当第一家车企终于决定试用他们的芯片时,这扇紧闭的大门,才算被真正推开了一条缝。
有了第一家客户的成功应用,就像种下了一颗种子,很快就有了第二家、第三家,这颗来之不易的中国芯,总算在中国汽车产业的土壤里扎下了根。
陈嘉澍和他的团队没有停下脚步,他们从这一颗芯片出发,不断开发新产品,慢慢地,从车身控制到智能座舱,再到更复杂的动力系统,他们的产品线越来越全。
同时他们申请了数百项技术专利,为自己建起了一道坚固的技术围墙。
更重要的是,陈嘉澍的成功,给整个行业打了一剂强心针,它告诉所有同行:这条路虽然难,但真的能走通!
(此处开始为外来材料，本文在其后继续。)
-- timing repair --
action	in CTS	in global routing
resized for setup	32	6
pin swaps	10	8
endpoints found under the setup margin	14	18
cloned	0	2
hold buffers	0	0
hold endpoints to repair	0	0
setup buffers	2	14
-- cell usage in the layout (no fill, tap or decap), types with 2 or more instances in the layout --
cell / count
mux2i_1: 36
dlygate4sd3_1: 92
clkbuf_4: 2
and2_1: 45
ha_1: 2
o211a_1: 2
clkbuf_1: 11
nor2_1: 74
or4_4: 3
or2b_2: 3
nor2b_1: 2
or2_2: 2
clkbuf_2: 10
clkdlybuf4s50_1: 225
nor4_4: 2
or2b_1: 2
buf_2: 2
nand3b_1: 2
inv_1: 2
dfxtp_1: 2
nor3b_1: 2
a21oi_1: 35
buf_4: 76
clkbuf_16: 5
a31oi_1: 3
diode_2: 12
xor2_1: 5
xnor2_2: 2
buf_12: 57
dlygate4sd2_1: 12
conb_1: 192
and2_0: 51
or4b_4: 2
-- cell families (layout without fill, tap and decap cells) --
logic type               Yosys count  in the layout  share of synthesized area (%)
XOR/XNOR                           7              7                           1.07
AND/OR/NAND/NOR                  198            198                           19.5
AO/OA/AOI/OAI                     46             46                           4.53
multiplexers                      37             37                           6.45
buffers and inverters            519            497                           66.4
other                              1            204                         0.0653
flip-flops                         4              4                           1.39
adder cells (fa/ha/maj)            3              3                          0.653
[src/rtl/lfsr_parity_checker_sat_counter.sv]
// Width-parameterised saturating event counter with synchronous clear.
module sat_counter #(
    parameter int unsigned W = 16
) (
    input  logic         clk,
    input  logic         rst,
    input  logic         clr,
    input  logic         inc,
    output logic [W-1:0] count
);

    // Clear wins over a coincident increment; increments stop at all-ones.
    always_ff @(posedge clk) begin
        if (rst || clr) begin
            count <= '0;
        end else if (inc && (count != '1)) begin
            count <= count + 1'b1;
        end
    end

endmodule

[config.mk]
export PLATFORM = sky130hd
export DESIGN_NAME = sat_counter
export DESIGN_NICKNAME = d
export VERILOG_FILES = /design/src/rtl/lfsr_parity_checker_sat_counter.sv
export SDC_FILE = /design/constraint.sdc
export NUM_CORES = 1
export LEC_CHECK = 0
export ABC_AREA = 1
export CORE_AREA = 2 2 52 54
export DETAILED_ROUTE_END_ITERATION = 6
export DIE_AREA = 0 0 54 56
export GPL_ROUTABILITY_DRIVEN = 0
export PLACE_DENSITY_LB_ADDON = 0.12
export SYNTH_ARGS = -nofsm -noshare
export SYNTH_HDL_FRONTEND = slang
export SYNTH_SLANG_ARGS = --single-unit
[constraint.sdc]
create_clock -name clk -period 1.3 [get_ports clk]
set_input_delay 0.195 -clock clk [delete_from_list [all_inputs] [get_ports clk]]
set_output_delay 0.195 -clock clk [all_outputs]
set_load 0.03 [all_outputs]
======== After elaboration in Yosys (flattened, before gate mapping) ========
Index checks and enable logic that the tools add are counted.
word-level totals
  register bits after elaboration ......... 16
  word-level logic and storage cells ...... 5
  output and inout port bits .............. 16
operators by class
  reductions and logical operators ........ 2
  add/sub/neg operators ................... 1
  equal/unequal tests ..................... 1
operators with widths
  cell                                           count
  adder 16 x 1 -> 16 bit, second input constant  1
  inequality test 16 bit, second input constant  1
  logical AND 1 bit                              1
  logical OR 1 bit                               1

======== Logic depth before layout (Yosys ltp) ========
Gate-level depths: netlist of the first run.
  word-level depth ........................ 2
  gate-level depth with buffers ........... 9
  gate-level depth less buffers ........... 9

======== Worst setup path after synthesis of the first run ========
No wires, ideal clock.
  path kind ............................... register -> register
  from .................................... register count[1]
  to ...................................... register count[13]
  stages on the path, launching flop included .. 8
  arrival ................................. 1.478 ns
  path buffers ............................ 1
  period minus slack after synthesis ...... 1.594 ns
  slack ................................... -0.294 ns
  setup time .............................. 0.116 ns
  cell sequence ........................... dfxtp_1 -> ha_1 -> nand2_1 -> nor2_2 -> nand4_2 -> buf_6 -> a21oi_1 -> nor2_1
between the ends
  longest elaborated chain between the ends .. 2
  elaborated cells on any way between the ends .. 3
RTL lines
  item                                                                            line  RTL
  start: declaration                                                              9     output logic [W-1:0] count
  start signal: assignment                                                        17    count <= count + 1'b1;
  parallel branches: the longest is 2 deep, another holds adder 16 x 1 -> 16 bit  --
Several ways; the timed one is not identified.
A chain may end at the register's enable or synchronous reset.

======== Final worst setup path of the first run ========
  from .................................... register count[0]
  to ...................................... register count[2]
The elaborated chain is that of the path after synthesis.

==> results of run 1 <==
[cell families (layout without fill, tap and decap cells)]
| group | Yosys count | after routing | share of synthesized area, % |
|---|---|---|---|
| AO/OA/AOI/OAI | 14 | 14 | 8.03 |
| adder cells (fa/ha/maj) | 1 | 1 | 1.32 |
| buffers and inverters | 16 | 48 | 7.50 |
| flip-flops | 16 | 16 | 33.7 |
| AND/OR/NAND/NOR | 102 | 102 | 49.5 |
[synthesized netlist by cell type (3+ instances only)]
cell | n | area, um2
nand2_1 | 38 | 143
o21ai_0 | 3 | 15.0
nor2_1 | 34 | 128
nor2_2 | 3 | 18.8
nand2_2 | 3 | 18.8
nand4_1 | 3 | 18.8
a21oi_1 | 9 | 45.0
nor2_4 | 4 | 45.0
dfxtp_1 | 16 | 320
inv_1 | 12 | 45.0
nand3_1 | 14 | 70.1
[critical path: stages (launching register included)]
cell and delay (ps):
dfxtp_4 390, ha_4 160, nand2_4 60, nor2_4 100, nand2_2 90, nor2_4 180
nor2_4 70, a21oi_1 120, nor2_1 50
[power by group through the flow]
| stage | Sequential, mW | Clock (mW) | Combinational (mW) |
|---|---|---|---|
| global route | 0.494 | 0.379 | 0.0724 |
| global placement | 0.506 | 0 | 0.0643 |
| finish | 0.493 | 0.346 | 0.0657 |
| CTS | 0.493 | 0.361 | 0.0662 |
| detailed placement | 0.506 | 0 | 0.0653 |
| floorplan | 0.511 | 0 | 0.0290 |
[worst min path at each step]
stage,end
after floorplan,count[11]
after global placement,count[11]
after detailed placement,count[11]
after CTS,count[11]
after global routing,count[11]
final,count[7]
[per-stage QoR]
step	hold WS, ps	total power, mW
after floorplan	377	0.540
after CTS	514	0.920
after global placement	493	0.570
after detailed placement	499	0.572
after global routing	546	0.945
final	513	0.905
[final cells by class]
type	instances	area [um2]	area share [%]
Multi-Input combinational cell	117	639	46.5
Inverter	14	52.6	3.83
Timing Repair Buffer	30	260	18.9
Sequential cell	16	348	25.3
Tap cell	30	37.5	2.73
Clock buffer	4	36.3	2.64
[repair_timing]
item	CTS	global route
setup buffers	1	0
pin swaps	6	4
endpoints found under the setup margin	28	27
gates resized for setup	27	15
[per-layer routing]
metal	wire, um	vias up	part of all wire (%)
met4	50	0	2.1
li1	-	539	-
met1	1100	476	46
met2	1130	21	48
met5	0	-	0
met3	85	6	3.6
==> metrics.cfg, run 1 <==
[run_status]
status=finished with violations
violations=negative setup slack

[floorplanning]
die_h_um=56
rows=18
initial_core_util_pct=39.1
coreArea_mm2=0.00243
num_io_pins=20
dieArea_mm2=0.00302
die_w_um=54

[layout]
n_antenna_cell=0
final_cell_mix=nand2_1 (36), nor2_1 (28), nand3_1 (13), dfxtp_2 (13), inv_1 (12)
largest_reg_flops=16
top_regs=count: 16 flops
largest-register=count
final_common_cell=nand2_1
num-fill-cells=236
layout-drive-gt1-share_pct=37.6
post_layout_nonfiller_instances=211
finalNetCount=187
final_area_mm2=0.00137
areaGrowthSynthToFinish_pct=44.5
final_util_pct=56.5

[power_and_ir_drop]
switchingPower_mw=0.215
vdd_ir_drop_max_mv=0.506
p_seq_share_pct=54.5
combPwrFrac_pct=7.3
static-leakage-power_nw=0.548
switching_share_pct=23.8
internal-power_mw=0.690
powerDensity_mw_per_mm2=659
p_clk_share_pct=38.3

[timing]
relSlewSlack_pct=79.9
setup_viol=2
setup_ws_ps=-25.2
fmax_mhz=755
period_needed_ps=1330
setup-tns-final_ps=-32.8
skew_ps=5.50
tightest_slew_ps=303
drv_slew=0
rsz0062_at_grt=true
final.period_utilization_pct=102
hold_violations=0

[min_path]
hold_depth=2
holdCritStartpoint=count[7]
min_path_type=flip-flop to flip-flop

[place]
pre_cts_ws_ps=-133
io_buffers=19
place_hpwl_um=1810
dp.cells=206
placed_area_mm2=0.00133

[routing]
avgRoutedWirePerCell_um=11.2
dr.pass1.iters=4
drc_errors=0
vias=1042
antenna_left=0
via_per_inst=4.94
wl_um=2370
drtIter0Drc=20

[grt]
first_global_vias=896
met2_usage_pct=29.1
grtUsageMet1_pct=22.3
grt.busiest_layer=met2
grt_max_degree=13
grt_pass1_wl_um=3990
grt-ovfl-total=0
antenna_found_initial=0
use_met3_pct=3.23
grt.total_usage_pct=18.0

[logic_synthesis]
yosysSeqAreaShare_pct=33.7
async_flop_share_pct=0
syn_area_per_cell_um2=6.38
synth_edf_count=0
yosys_warnings=0
syn_nets=154
synth_area_um2=951
synth_flop_cell=dfxtp_1
synth_seq_cells=16
syn_inst=149
yosysUniqueCellTypes=21

[clock_network]
clk_pin_slew_ps=100
cts_tree=done
cts_root_buffer=clkbuf_4
clockBufferDepth=2
cts.sinks=16
clkLatencyLatePin_ps=300
ctsHoldBuffers=0
htree_levels=1
numCtsBuffers=3

[setup_path]
critical_path_class=flip-flop to flip-flop
rrSetupSlack_ps=-30
reg2reg_from=count[0]
crit_path_max_fanout=5
endpoint=count[2]
regToRegEndpoint=count[2]
critPathLaunchType=flip-flop
worstPathArrival_ps=1530
setup.worst_path.end_class=flip-flop
cp-startpoint=count[0]
required_ps=1510
ff2ff_path_depth=8

[flow_run]
cap_viol_max_count=0

(Power assumes the default switching activity.)
==> run 2, diff against run 1 <==
==> constraint.sdc (replaced) <==
create_clock -name clk -period 1.3 [get_ports clk]
set_input_delay 0.13 -clock clk [delete_from_list [all_inputs] [get_ports clk]]
set_output_delay 0.13 -clock clk [all_outputs]
set_load 0.03 [all_outputs]
==> run 2 against run 1 <==
The run still ends with negative setup slack left; register-to-register slack barely moved; design area rose by 3.0%; fmax fell by 0.23%; clock power fell by 17%; clock skew rose by 4.6 ps; utilization rose by 1.7 points; setup slack got worse by 3.0 ps; first-iteration DRC count fell by 35%; final cell count rose by 1.4%; sequential power barely moved; routed wire length rose by 2.3%; flip-flop and latch count did not move.
==> metrics.cfg, run 2 (synthesis gave the netlist of run 1 again) <==
[place]
place_hpwl_um=1760  ; -2.6%
io_buffers=19  ; unchanged
dp.cells=205  ; -0.49%
placed_area_mm2=0.00132  ; -0.38%
pre_cts_ws_ps=-48.3  ; +85.1 ps

[setup_path]
reg2reg_from=count[1]
crit_path_max_fanout=5  ; unchanged
critPathBufInv=0  ; unchanged
rrSetupSlack_ps=-30  ; about the same
setup.worst_path.end_class=flip-flop
path_cells=ha_4 -> nand2_4 -> nor2_4 -> nand2_2 -> nor2_4 -> nor2_4 -> a21oi_2 -> nor2_1
slowest_stage=dfxtp_4
ff2ff_path_depth=8  ; unchanged
required_ps=1490  ; -20 ps
path_common_cell=nor2_4
cpPeakStageDelay_ps=390  ; about the same
worstPathArrival_ps=1520  ; about the same
regToRegEndpoint=count[2]
crit_family=simple AND/OR/NAND/NOR gates
critPathLaunchType=flip-flop
critical_path_class=flip-flop to flip-flop

[floorplanning]
initial_core_util_pct=39.1  ; unchanged
num_io_pins=20  ; unchanged
die_w_um=54  ; unchanged
dieArea_mm2=0.00302  ; unchanged
die_h_um=56  ; unchanged
coreArea_mm2=0.00243  ; unchanged
rows=18  ; unchanged

[power_and_ir_drop]
powerDensity_mw_per_mm2=600  ; -9.0%
static-leakage-power_nw=0.606  ; +11%
p_total_mw=0.848  ; -6.2%
vdd_ir_drop_max_mv=0.639  ; +26%

[timing]
rsz0062_at_grt=true
tightest_slew_ps=313  ; +9.46 ps
setup-tns-final_ps=-47.8  ; -15.0 ps
whs_ps=511  ; -2.09 ps
period_needed_ps=1330  ; +3.03 ps
drv_slew=0  ; unchanged
hold_violations=0  ; unchanged
setup_ws_ps=-28.3  ; -3.03 ps
skew_ps=10.1  ; +4.63 ps
fmax_mhz=753  ; -0.23%
relSlewSlack_pct=79.2  ; -0.63 points
setup_viol=3  ; +1
final.period_utilization_pct=102  ; +0.23 points

[layout]
n_antenna_cell=0  ; unchanged
areaGrowthSynthToFinish_pct=48.8
final_util_pct=58.2  ; +1.7 points
final_area_mm2=0.00142  ; +3.0%
largest_reg_flops=16  ; unchanged
largest-register=count
layout-drive-gt1-share_pct=37.5  ; -0.069 points
finalNetCount=190  ; +1.6%
final_cell_mix=nand2_1 (35), nor2_1 (26), dlygate4sd2_1 (16)
top_regs=count: 16 flops
final_common_cell=nand2_1
post_layout_nonfiller_instances=214  ; +1.4%

[routing]
dr.pass1.iters=4  ; unchanged
vias=1022  ; -1.9%
via_per_inst=4.78  ; -3.3%
avgRoutedWirePerCell_um=11.3  ; +0.85%
antenna_left=0  ; unchanged
drtIter0Drc=13  ; -35%
wl_um=2420  ; +2.3%
drc_errors=0  ; unchanged

[clock_network]
clockBufferDepth=2  ; unchanged
ctsHoldBuffers=0  ; unchanged
clkLatencyLatePin_ps=290  ; about the same
clk_pin_slew_ps=110  ; about the same
cts_root_buffer=clkbuf_4
cts.sinks=16  ; unchanged
numCtsBuffers=3  ; unchanged
htree_levels=1  ; unchanged
cts_tree=done

[min_path]
hold_depth=2  ; unchanged
min_to=count[5]
holdCritStartpoint=count[5]
min_path_type=flip-flop to flip-flop

[flow_run]
cap_viol_max_count=0  ; unchanged

[run_status]
violations=negative setup slack
status=finished with violations

[grt]
antenna_found_initial=0  ; unchanged
grt_max_degree=17  ; +4
first_global_vias=984  ; +9.8%
grt_pass1_wl_um=4310  ; +7.9%
grt-ovfl-total=0  ; unchanged
grt.total_usage_pct=18.6  ; +0.61 points

[run 2: worst max path at each step]
stage	from	end	slack, ps	depth (start not counted)
6_report	count[1]	count[2]	-30	8
5_1_grt	count[1]	count[7]	-150	9
4_1_cts	count[0]	count[2]	-50	8
3_5_place_dp	inc	count[13]	-50	7
3_3_place_gp	inc	count[13]	-50	7
2_1_floorplan	count[1]	count[13]	-10	7
[run 2: final cells by class]
class,instances,area (um2)
flip-flops and latches,16,345
well taps,30,37.5
repair buffers,33,288
inverters,14,52.6
multi-input cells,117,666
fillers,241,1020
clock buffers,4,26.3
[run 2: power by group]
group          leakage (nW)  total [mW]  internal [mW]  switching [mW]
registers             0.138       0.494          0.490         0.00429
logic                 0.453      0.0680         0.0311          0.0369
clock network        0.0150       0.286          0.119           0.167
[run 2: what timing repair did]
item                       in CTS  in global routing
setup endpoints to repair      26                 17
resized for setup              21                 11
pin swaps                       8                  6
buffers inserted                0                  5
[run 2: routing by layer]
metal | GRT usage (%) | vias up | share of wire [%]
met4 | 4.29 | 0 | 0.79
met5 | 0 | - | 0
met1 | 24.7 | 467 | 47
met3 | 3.23 | 2 | 2.6
li1 | - | 542 | -
met2 | 30.7 | 11 | 50
[run 2: tightest hold or removal path, stage by stage (launching register included)]
cell and delay (ps):
dfxtp_2 350, nor2_1 90, nor2_1 50
==> run 3, diff against run 2 <==
SKIP_LAST_GASP = 1   (was not set)
==> run 3 against run 2 <==
The flow still finishes with violations (negative setup slack); global-route usage did not move; clock skew fell by 8.3 ps; worst hold slack improved by 0.76 ps; routed wire length rose by 2.0%; design area rose by 0.88%; largest cell class unchanged.
==> metrics.cfg, run 3 (synthesis gave the netlist of run 1 again) <==
[clock_network]
clk_pin_slew_ps=110  ; about the same
ctsHoldBuffers=0  ; unchanged
numCtsBuffers=3  ; unchanged
clockBufferDepth=2  ; unchanged
htree_levels=1  ; unchanged
clkLatencyLatePin_ps=280  ; about the same
cts_tree=done
cts_root_buffer=clkbuf_4
cts.sinks=16  ; unchanged

[setup_path]
setup.worst_path.end_class=flip-flop
ff2ff_path_depth=8  ; unchanged
cp-startpoint=count[0]
critical_path_class=flip-flop to flip-flop
rrSetupSlack_ps=-40  ; about the same
reg2reg_from=count[0]
critPathLaunchType=flip-flop
worstPathArrival_ps=1530  ; about the same
crit_path_max_fanout=5  ; unchanged
regToRegEndpoint=count[2]
required_ps=1490  ; about the same

[power_and_ir_drop]
combPwrFrac_pct=8.2  ; +0.2 points
internal-power_mw=0.640  ; about the same
p_total_mw=0.859  ; +1.2%
p_seq_share_pct=57.5  ; -0.8 points
p_clk_share_pct=34.3  ; +0.6 points
switching_share_pct=25.4  ; +0.85 points
vdd_ir_drop_max_mv=0.658  ; +3.0%
powerDensity_mw_per_mm2=601  ; +0.30%
static-leakage-power_nw=0.600  ; -0.97%
switchingPower_mw=0.218  ; +4.7%

[timing]
tightest_slew_ps=312  ; -1.21 ps
hold_violations=0  ; unchanged
rsz0062_at_grt=true
final.period_utilization_pct=103  ; +0.61 points
skew_ps=1.82  ; -8.31 ps
setup_ws_ps=-36.2  ; -7.97 ps
fmax_mhz=748  ; -0.60%
setup-tns-final_ps=-72.4  ; -24.6 ps
relSlewSlack_pct=79.3  ; +0.081 points
period_needed_ps=1340  ; +7.97 ps
drv_slew=0  ; unchanged
setup_viol=4  ; +1

[grt]
grt_max_degree=17  ; unchanged
grt_pass1_wl_um=4310  ; unchanged
grt-ovfl-total=0  ; unchanged
grt.total_usage_pct=18.6  ; unchanged
first_global_vias=984  ; unchanged
antenna_found_initial=0  ; unchanged

[min_path]
min_to=count[5]
hold_depth=2  ; unchanged
min_path_type=flip-flop to flip-flop
holdCritStartpoint=count[5]

[layout]
finalNetCount=189  ; -0.53%
final_common_cell=nand2_1
largest_reg_flops=16  ; unchanged
top_regs=count: 16 flops
multiInputGateArea_um2=686  ; +3.0%
final_cell_mix=nand2_1 (35), nor2_1 (24), dlygate4sd2_1 (16)
areaGrowthSynthToFinish_pct=50.1
layout-drive-gt1-share_pct=39.3  ; +1.8 points
n_antenna_cell=0  ; unchanged
num-fill-cells=240  ; -0.41%
register_area_um2=345  ; unchanged
largest-register=count

[routing]
wl_um=2470  ; +2.0%
drtIter0Drc=5  ; -8
avgRoutedWirePerCell_um=11.6  ; +2.5%
antenna_left=0  ; unchanged
via_per_inst=4.84  ; +1.3%
dr.pass1.iters=3  ; -1
drc_errors=0  ; unchanged
vias=1030  ; +0.78%

[run_status]
violations=negative setup slack
status=finished with violations

[floorplanning]
initial_core_util_pct=39.1  ; unchanged
die_w_um=54  ; unchanged
die_h_um=56  ; unchanged
rows=18  ; unchanged
num_io_pins=20  ; unchanged
coreArea_mm2=0.00243  ; unchanged
dieArea_mm2=0.00302  ; unchanged

[flow_run]
cap_viol_max_count=0  ; unchanged

[place]
io_buffers=19  ; unchanged
place_hpwl_um=1760  ; unchanged

-- run 3: layer usage --
metal,global-route usage [%],up-vias,part of all wire [%]
met2,30.7,9,48
met3,3.23,2,2.2
met1,24.7,474,49
met5,0,-,0
li1,-,545,-
met4,4.29,0,0.77
-- run 3: what timing repair did --
| item | in CTS | in global routing |
|---|---|---|
| endpoints found under the setup margin | 26 | 17 |
| resized for setup | 21 | 16 |
| buffers inserted | 0 | 4 |
| pin swaps | 7 | 11 |
-- run 3: per-stage QoR --
| step | setup slack, ps | cell area [um2] | instances | util, % | hold WS, ps |
|---|---|---|---|---|---|
| floorplan | -11.8 | 1030 | 149 | - | 312 |
| global placement | -45.2 | 1320 | 205 | 54.3 | 494 |
| detailed placement | -48.3 | 1320 | 205 | 54.3 | 504 |
| CTS | -45.0 | 1350 | 209 | 55.4 | 520 |
| global route | -158 | 1430 | 213 | 58.7 | 544 |
| finish | -36.2 | 1430 | 213 | 58.7 | 511 |
-- run 3: worst max path at each step --
stage	end	depth (start not counted)	slack, ps
finish	count[2]	8	-40
global placement	count[13]	7	-50
CTS	count[2]	8	-50
floorplan	count[13]	7	-10
detailed placement	count[13]	7	-50
global route	count[0]	8	-160
-- run 3: final cells by class --
type / instances / share of cell area, %
sequential: 16 / 24.2
multi-input combinational: 117 / 48.0
clock buffer: 4 / 1.84
tap: 30 / 2.63
inverter: 14 / 3.68
timing repair buffer: 32 / 19.6
-- run 3: power by group through the flow --
stage	combinational [mW]	sequential (mW)	clock [mW]
final	0.0700	0.494	0.295
after global routing	0.0790	0.495	0.341
after CTS	0.0633	0.495	0.300
after detailed placement	0.0635	0.506	0
after global placement	0.0623	0.506	0
after floorplan	0.0290	0.511	0
-- run 3: critical path, cell delays in order, from the launching register on --
cell	delay, ps
dfxtp_4	390
ha_4	160
nand2_4	60
nor2_4	110
nand2_2	90
nor2_4	180
nor2_4	80
a21oi_2	120
nor2_1	50
===== config.mk =====
export PLATFORM = sky130hd
export DESIGN_NAME = retire_release_buffer
export DESIGN_NICKNAME = d
export VERILOG_FILES = /design/src/rtl/retire_release_buffer.sv
export SDC_FILE = /design/constraint.sdc
export NUM_CORES = 1
export LEC_CHECK = 0
export CAP_MARGIN = 20
export CORE_ASPECT_RATIO = 1.1
export CORE_MARGIN = 2
export CORE_UTILIZATION = 50
export DETAILED_ROUTE_END_ITERATION = 8
export HOLD_SLACK_MARGIN = 0.06
export PLACE_DENSITY = 0.71
export RECOVER_POWER = 50
export SKIP_LAST_GASP = 1
export SYNTH_ARGS = -nofsm -noshare
export SYNTH_HDL_FRONTEND = slang
export SYNTH_SLANG_ARGS = --single-unit

===== constraint.sdc =====
create_clock -name clk -period 3.4 [get_ports clk]
set_input_delay 0.34 -clock clk [delete_from_list [all_inputs] [get_ports clk]]
set_output_delay 0.34 -clock clk [all_outputs]
set_load 0.01 [all_outputs]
于是越来越多的人才和资金开始涌向这个曾经冷清的领域,慢慢地,当初那颗小小的种子,如今已经成长为一片小树林,正在为整个中国汽车产业的发展遮风挡雨。
说到底陈嘉澍做的这一切,背后就是个工程师最简单、最朴素的想法:用自己学的技术,去干一件国家和社会最需要的大事。
他没有选择安逸,而是跳进最艰难的领域,把个人奋斗和产业的命运紧紧绑在了一起。
今天汽车芯片的赛道上挤满了高手,竞争只会更激烈,但对陈嘉澍他们这代人来说,只要认准了方向,就不怕路远。
他们还在一步一个脚印地往前走,努力为中国汽车装上一个更强劲、更可靠的中国心。